- **TASK BRIEF**: How many lines in the entries below contain the word "inverter"? Answer with the number and nothing else.

Extracted records
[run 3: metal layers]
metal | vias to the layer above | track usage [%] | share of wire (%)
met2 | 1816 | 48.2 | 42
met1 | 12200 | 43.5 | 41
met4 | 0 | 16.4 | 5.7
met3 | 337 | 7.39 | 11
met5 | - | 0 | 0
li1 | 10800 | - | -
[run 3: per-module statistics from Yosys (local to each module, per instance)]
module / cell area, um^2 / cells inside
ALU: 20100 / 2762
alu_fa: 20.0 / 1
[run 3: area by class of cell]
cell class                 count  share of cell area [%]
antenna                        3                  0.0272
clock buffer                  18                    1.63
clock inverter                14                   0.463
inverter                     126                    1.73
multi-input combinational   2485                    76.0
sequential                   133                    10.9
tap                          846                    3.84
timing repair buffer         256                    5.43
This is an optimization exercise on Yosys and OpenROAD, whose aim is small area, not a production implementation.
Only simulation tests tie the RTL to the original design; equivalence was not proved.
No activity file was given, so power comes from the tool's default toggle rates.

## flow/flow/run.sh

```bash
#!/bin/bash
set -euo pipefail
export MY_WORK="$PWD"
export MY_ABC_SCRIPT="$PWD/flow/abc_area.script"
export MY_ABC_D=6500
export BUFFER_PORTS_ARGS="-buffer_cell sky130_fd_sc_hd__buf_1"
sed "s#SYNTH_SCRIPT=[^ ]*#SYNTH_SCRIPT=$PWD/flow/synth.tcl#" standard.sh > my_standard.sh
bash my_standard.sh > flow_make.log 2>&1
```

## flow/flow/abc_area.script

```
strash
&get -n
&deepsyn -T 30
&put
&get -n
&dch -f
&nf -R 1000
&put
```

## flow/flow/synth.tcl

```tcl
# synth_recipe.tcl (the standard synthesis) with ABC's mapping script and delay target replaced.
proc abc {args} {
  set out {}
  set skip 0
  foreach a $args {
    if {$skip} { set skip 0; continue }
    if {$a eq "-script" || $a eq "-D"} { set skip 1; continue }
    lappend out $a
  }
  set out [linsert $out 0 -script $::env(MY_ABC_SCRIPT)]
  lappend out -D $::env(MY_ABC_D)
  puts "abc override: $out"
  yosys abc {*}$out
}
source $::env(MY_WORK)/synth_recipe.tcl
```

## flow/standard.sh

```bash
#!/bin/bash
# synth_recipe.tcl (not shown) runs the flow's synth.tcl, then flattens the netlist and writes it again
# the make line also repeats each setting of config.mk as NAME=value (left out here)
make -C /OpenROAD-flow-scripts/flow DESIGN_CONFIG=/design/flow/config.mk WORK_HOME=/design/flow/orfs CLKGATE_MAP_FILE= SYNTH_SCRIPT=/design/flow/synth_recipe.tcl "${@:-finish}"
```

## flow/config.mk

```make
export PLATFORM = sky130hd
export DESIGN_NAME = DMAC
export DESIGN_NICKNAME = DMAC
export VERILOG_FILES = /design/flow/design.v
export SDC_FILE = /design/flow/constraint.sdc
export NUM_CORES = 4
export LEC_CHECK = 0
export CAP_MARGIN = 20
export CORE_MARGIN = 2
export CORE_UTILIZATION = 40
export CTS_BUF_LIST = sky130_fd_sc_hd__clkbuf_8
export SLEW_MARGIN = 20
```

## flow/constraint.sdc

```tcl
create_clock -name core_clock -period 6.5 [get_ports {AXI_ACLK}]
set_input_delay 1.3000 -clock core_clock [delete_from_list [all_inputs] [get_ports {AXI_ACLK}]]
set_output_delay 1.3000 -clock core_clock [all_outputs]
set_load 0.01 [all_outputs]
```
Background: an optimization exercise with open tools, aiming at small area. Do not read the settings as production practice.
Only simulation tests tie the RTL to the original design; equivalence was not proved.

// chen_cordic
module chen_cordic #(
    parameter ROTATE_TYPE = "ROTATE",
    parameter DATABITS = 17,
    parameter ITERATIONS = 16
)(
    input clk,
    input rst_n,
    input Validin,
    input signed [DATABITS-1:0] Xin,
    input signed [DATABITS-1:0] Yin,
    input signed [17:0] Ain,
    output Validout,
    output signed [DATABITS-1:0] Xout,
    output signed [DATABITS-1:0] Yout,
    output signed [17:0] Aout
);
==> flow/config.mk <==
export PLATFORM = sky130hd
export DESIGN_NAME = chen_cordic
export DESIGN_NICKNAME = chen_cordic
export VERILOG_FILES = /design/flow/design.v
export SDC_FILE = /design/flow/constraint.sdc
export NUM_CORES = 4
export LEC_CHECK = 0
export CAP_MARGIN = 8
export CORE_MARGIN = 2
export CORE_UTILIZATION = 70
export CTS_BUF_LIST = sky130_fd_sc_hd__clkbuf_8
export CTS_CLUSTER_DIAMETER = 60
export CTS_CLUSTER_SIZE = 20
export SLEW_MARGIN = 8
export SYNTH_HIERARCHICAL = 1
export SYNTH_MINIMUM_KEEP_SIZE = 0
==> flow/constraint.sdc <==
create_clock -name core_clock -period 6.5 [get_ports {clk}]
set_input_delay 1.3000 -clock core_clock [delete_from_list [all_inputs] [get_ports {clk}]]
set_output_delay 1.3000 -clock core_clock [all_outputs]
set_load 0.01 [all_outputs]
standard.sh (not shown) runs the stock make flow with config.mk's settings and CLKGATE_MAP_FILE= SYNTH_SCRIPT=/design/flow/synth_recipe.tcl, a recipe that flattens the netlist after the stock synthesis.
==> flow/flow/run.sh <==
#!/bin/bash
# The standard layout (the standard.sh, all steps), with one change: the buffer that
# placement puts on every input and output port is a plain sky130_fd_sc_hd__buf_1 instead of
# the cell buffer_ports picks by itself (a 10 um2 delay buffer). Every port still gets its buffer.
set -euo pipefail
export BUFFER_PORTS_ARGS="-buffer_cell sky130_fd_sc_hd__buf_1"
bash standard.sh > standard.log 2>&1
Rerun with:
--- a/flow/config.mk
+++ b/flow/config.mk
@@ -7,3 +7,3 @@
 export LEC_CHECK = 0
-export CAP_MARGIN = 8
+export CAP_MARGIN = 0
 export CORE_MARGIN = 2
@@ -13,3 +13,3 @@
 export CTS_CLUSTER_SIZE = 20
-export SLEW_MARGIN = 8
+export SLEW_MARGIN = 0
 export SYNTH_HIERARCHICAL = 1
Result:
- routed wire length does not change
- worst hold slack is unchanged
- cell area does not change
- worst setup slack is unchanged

- **REPLY**: 2